Dia mencondongkan diri ke depan dan menciumku dengan bibir bergetar. Aku bisa merasakan suatu rasa asin di bibirku. Apakah itu berasal dari air mataku atau air matanya, aku tak tahu.
“Kalau kamu sudah kembali, mana mungkin aku bisa membiarkanmu pergi dan menanggung kerinduan selama sepuluh tahun lagi…. Ai Qing, kamu yang memukul punggungmu sendiri dengan pengusir lalat itu telah menyadarkanku. Kamu sudah siap untuk berbagi rasa sakitku dan bersedia menjalani setiap badai yang ada di depan bersama denganku, jadi bagaimana aku tak bisa setidaknya mengerahkan keberanian untuk mengakui perasaanku padamu selama dua puluh tahun? Aku hanya memikirkan diriku sendiri, merasa malu karena telah melanggar Sila, karena tak bisa menjadi seorang guru besar, dan lupa bahwa kamu telah menderita bahkan lebih besar daripada aku. Kamu telah kembali pada masa-masa paling sulitku. Kemarin malam, kamu telah menukarkan kegadisanmu untuk mengakhiri penderitaanku di bawah tangan Lu Guang. Ai Qing, bagaimana mungkin aku bisa mengukur cintamu? Aku tak mau kita terus menyiksa diri kita sendiri dengan kerinduan seperti yang telah kita lakukan selama sepuluh tahun terakhir ini. menjadi seorang guru besar, meraih pembebasan diri dan mencapai Nirvana, semua itu tak berari bila kamu tak ada di sisiku, karena aku hanya akan menjadi sebuah raga tanpa jiwa. Kehidupan semacam itu tak patut untuk dijalani!”

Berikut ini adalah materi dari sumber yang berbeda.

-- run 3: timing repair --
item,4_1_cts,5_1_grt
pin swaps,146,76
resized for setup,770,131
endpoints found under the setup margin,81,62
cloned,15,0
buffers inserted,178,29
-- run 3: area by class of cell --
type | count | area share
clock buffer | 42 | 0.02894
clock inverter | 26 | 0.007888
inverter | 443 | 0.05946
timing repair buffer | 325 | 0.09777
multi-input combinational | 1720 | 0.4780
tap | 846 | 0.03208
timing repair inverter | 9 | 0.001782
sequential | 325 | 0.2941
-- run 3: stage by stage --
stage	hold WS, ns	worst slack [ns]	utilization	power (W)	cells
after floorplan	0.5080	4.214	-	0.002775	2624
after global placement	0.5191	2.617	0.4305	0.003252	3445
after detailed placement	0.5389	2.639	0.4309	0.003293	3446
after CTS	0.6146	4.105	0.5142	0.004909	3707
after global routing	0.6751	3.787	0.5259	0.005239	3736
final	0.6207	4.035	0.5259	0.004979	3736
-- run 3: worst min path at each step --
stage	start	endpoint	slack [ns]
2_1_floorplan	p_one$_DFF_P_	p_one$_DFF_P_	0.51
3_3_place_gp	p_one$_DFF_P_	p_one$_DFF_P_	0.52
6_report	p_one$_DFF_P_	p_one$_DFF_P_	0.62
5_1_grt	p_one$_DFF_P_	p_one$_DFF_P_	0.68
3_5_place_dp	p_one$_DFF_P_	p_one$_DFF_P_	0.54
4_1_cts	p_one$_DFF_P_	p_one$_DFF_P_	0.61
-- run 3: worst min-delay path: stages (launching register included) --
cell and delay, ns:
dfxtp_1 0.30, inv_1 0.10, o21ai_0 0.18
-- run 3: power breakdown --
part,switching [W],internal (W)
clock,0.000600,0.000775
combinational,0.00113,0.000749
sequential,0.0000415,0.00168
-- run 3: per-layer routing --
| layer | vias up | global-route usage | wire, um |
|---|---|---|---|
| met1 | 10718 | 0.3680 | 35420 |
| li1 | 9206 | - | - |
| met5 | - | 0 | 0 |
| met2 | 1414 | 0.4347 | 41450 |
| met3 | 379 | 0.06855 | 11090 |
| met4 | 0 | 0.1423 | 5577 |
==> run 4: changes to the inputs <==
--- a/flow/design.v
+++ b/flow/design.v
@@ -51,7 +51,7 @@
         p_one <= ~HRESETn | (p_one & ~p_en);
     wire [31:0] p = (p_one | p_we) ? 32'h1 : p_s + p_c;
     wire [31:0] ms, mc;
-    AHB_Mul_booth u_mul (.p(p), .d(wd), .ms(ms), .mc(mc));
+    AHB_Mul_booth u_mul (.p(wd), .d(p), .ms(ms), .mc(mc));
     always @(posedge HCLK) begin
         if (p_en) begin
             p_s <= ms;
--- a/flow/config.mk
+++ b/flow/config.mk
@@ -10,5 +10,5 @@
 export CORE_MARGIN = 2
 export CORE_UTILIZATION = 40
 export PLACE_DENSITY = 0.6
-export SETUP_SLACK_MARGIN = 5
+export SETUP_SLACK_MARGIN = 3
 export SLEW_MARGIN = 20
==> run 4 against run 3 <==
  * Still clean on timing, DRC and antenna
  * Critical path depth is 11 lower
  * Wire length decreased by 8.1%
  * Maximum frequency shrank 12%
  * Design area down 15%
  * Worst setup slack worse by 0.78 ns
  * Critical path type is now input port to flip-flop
Source: an optimization exercise on an open RTL-to-GDS flow (aim: a short achievable clock period and few clock cycles). Production flows keep margins and buffers that such runs may drop. In this exercise RTL edits were held to simulation tests only and were not proved equivalent to the original. Power and IR drop assume default switching activity.

===== flow/config.mk =====
export PLATFORM = sky130hd
export DESIGN_NAME = control_unit
export DESIGN_NICKNAME = control_unit
export VERILOG_FILES = /design/flow/design.v
export SDC_FILE = /design/flow/constraint.sdc
export NUM_CORES = 4
export LEC_CHECK = 0
export CAP_MARGIN = 20
export CORE_MARGIN = 2
export CORE_UTILIZATION = 40
export PLACE_DENSITY = 0.6
export SLEW_MARGIN = 20

===== flow/constraint.sdc =====
create_clock -name core_clock -period 19.0 [get_ports {clk}]
set_input_delay 3.8000 -clock core_clock [delete_from_list [all_inputs] [get_ports {clk}]]
set_output_delay 3.8000 -clock core_clock [all_outputs]
set_load 0.01 [all_outputs]

===== flow/design.v =====
module left_shift(in1,in2,enable,out);   
    input [31:0]in1,in2;
    input enable;
    output [31:0] out;
    wire [31:0] out;
    assign out=enable?((in2[0]==1'b1)?{in1[30:0],1'b0}:in1):32'b0; 
endmodule
module right_shift_logical(in1,in2,enable,out); 
    input [31:0]in1,in2;
    input enable;
    output [31:0] out;
    wire [31:0] out;
    wire temp;
    assign temp=0;
    assign out=enable?((in2[0]==1)?{temp,in1[31:1]}:in1):32'b0; 
endmodule
module right_shift_arithmetic(in1,in2,enable,out); 
    input [31:0]in1,in2;
    input enable;
    output [31:0] out;
    wire [31:0] out;
    assign out=enable?((in2[0]==1)?{in1[31],in1[31:1]}:in1):32'b0; 
endmodule
module and_op(in1,in2,enable,out);   
    input [31:0]in1,in2;
    input enable;
    output [31:0] out;
    wire [31:0] out;
    assign out=enable?in1&in2:32'b0; 
endmodule
module or_op(in1,in2,enable,out); 
    input [31:0]in1,in2;
    input enable;
    output [31:0] out;
    wire [31:0] out;
    assign out=enable?in1|in2:32'b0; 
endmodule
module not_op(in1,in2,enable,out);   
    input [31:0]in1,in2;
    input enable;
    output [31:0] out;
    wire [31:0] out;
    assign out=enable?~in1:32'b0; 
endmodule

Dia mengangkat wajahnya dari bahuku dan menyeka aor mataku. Memegang wajahku dalam tangannya, dia menatapku dengan sorot teguh dan berkata, “Dengan kamu di sisiku, aku sudah siap untuk dilemparkan ke dalam neraka tingkat terendah.”

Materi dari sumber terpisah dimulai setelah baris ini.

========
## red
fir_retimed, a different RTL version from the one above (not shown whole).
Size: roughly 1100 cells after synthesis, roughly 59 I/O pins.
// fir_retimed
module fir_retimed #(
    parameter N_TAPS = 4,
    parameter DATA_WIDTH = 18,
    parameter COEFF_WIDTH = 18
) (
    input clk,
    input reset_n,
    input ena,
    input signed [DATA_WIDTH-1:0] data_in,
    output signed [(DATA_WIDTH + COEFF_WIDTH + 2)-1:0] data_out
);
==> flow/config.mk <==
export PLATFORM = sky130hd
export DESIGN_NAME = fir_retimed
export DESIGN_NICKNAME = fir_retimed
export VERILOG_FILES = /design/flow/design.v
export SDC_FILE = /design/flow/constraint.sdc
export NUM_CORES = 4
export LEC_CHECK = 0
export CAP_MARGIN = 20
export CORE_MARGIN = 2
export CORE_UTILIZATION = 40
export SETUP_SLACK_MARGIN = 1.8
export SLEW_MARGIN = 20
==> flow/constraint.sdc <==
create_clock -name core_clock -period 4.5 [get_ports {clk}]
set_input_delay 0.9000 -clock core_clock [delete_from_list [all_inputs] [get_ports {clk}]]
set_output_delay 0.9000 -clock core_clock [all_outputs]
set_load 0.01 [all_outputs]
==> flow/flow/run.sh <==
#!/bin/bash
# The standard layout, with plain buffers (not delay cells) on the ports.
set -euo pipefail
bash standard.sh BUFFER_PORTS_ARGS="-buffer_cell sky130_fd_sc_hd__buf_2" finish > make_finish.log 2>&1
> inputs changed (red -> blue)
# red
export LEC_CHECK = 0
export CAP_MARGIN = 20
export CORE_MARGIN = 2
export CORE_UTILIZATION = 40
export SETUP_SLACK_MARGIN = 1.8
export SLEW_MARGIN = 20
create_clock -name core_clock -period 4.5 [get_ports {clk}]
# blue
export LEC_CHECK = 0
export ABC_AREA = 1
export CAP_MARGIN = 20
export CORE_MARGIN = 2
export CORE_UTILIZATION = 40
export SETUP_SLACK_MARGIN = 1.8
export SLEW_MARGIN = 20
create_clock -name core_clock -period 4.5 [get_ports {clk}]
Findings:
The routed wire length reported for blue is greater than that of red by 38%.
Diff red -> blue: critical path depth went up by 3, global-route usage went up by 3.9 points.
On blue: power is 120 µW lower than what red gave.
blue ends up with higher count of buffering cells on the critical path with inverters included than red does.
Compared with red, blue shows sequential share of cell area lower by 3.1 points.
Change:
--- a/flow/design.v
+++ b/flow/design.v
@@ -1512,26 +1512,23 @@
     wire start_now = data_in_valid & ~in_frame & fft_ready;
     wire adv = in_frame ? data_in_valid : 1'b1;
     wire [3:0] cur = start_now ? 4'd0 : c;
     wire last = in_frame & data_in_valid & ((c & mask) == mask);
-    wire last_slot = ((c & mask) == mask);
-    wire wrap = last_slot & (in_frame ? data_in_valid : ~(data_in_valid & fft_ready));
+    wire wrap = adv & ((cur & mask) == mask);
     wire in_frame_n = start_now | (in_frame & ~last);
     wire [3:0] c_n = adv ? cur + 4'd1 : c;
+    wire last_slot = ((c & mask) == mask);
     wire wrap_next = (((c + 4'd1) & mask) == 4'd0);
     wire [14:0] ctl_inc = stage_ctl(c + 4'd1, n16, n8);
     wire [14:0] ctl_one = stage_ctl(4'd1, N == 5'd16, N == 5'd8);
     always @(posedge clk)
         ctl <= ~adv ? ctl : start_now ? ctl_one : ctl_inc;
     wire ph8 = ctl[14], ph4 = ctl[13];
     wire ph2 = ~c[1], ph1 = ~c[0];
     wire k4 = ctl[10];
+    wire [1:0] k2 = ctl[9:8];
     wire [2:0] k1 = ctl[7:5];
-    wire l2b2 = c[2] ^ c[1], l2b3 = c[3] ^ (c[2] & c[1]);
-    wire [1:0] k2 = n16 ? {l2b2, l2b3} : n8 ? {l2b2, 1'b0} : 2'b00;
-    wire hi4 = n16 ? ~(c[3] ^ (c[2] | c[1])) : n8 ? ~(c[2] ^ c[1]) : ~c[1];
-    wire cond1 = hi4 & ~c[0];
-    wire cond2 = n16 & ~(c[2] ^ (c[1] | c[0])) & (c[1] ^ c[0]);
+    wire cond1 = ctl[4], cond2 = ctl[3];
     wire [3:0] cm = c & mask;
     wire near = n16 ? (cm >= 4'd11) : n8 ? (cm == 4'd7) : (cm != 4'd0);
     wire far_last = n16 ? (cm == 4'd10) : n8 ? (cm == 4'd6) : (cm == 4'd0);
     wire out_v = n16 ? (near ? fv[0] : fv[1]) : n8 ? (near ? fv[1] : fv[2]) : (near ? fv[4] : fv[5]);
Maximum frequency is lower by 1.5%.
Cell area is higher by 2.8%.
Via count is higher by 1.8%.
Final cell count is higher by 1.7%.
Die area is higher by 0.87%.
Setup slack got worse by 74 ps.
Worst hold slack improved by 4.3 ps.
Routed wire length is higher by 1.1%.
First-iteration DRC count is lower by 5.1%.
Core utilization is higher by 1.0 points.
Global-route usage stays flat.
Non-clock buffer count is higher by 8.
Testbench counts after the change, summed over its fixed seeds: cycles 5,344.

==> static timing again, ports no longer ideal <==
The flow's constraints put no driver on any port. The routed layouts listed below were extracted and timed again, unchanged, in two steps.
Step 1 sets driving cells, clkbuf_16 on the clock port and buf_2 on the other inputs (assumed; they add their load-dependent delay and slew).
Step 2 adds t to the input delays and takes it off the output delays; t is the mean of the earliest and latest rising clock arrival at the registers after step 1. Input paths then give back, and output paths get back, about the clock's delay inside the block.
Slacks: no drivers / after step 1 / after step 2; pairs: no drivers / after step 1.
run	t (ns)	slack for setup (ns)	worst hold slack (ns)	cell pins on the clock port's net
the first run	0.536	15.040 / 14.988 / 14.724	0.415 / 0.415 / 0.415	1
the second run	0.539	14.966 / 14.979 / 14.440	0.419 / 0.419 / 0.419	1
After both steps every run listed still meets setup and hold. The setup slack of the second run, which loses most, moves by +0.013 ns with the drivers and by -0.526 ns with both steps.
What follows belongs to an exercise in optimizing a design on an open flow for small area, a short achievable clock period and few clock cycles; a production flow would make more cautious choices.
Only simulation tests tie the RTL to the original design; equivalence was not proved.

==> run M <==
// des
module  des(input clk,
            input des_enable,
            input reset,
            input des_mode,
            input [1:64] data_i,
            input [1:64] key_i,
            output wire [1:64] data_o,
            output reg ready_o);
==> module contrl, before the edit <==
module contrl(input clk,
              input reset,
              input des_enable,
              input des_mode,
              output reg idle,
              output reg active,
              output reg ready_o,
              output reg one_l,
              output reg one_r,
              output reg two_l,
              output reg two_r);
	reg [3:0] cnt;
	wire last = (cnt == 4'd15);
	wire [3:0] cnt_n = active ? cnt + 4'd1 : 4'd0;
	wire one_n = (cnt_n == 4'd0) || (cnt_n == 4'd7) || (cnt_n == 4'd14);
	always @(posedge clk or negedge reset)
		if (reset == 1'b0) begin
			idle <= 1'b1;
			active <= 1'b0;
			ready_o <= 1'b0;
		end else begin
			idle <= idle & ~des_enable;
			active <= idle ? des_enable : (active & ~last);
			ready_o <= ready_o | (active & last);
		end
	always @(posedge clk) begin
		cnt <= cnt_n;
		one_l <= one_n & ~des_mode;
		one_r <= one_n & des_mode;
		two_l <= ~one_n & ~des_mode;
		two_r <= ~one_n & des_mode;
	end
endmodule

“Jangan lupa, aku akan ada di sana bersamamu….”
Dengan jemari kami bertautan, kami pun berciuman tanpa memikirkan tentang berapa lama waktu telah berlalu. Kami berciuman hingga air mata kami mengering, namun manisnya iuman-ciuman itu hanya membuat air mata kembai bagai air terjun tanpa akhir. Ada berapa dekade lagi yang kami punya untuk dihamburkan? Sejak saat ini, kami berjanji untuk menghargai setiap menit dan detik yang dihabiskan bersama-sama….
Aku tak tahu sudah berapa lama kami terus bertautan seperti ini, menangis dan mencium, ketika mendadak dia menjauhkan diri dan mendesah.
“Ada apa?”
“Aku tak mengira kalau setelah menguraikan simpul di hatiku setelah ditekan selama dua puluh tahun akan menghasilkan rasa sakit yang begitu parah di kepalaku.”
Aku tertawa keras-keras.
“Itu karena kau dipaksa minum arak.”
Kuambil mangkuk sup dari kepala ranjang dan memberikannya pada Rajiva.
“Ini adalah sup pereda mabuk yang telah kuminta mereka membuatkannya untukmu. Kalau kau meminumnya sejak awal, maka kepalamu takkan terasa sesakit sekarang.”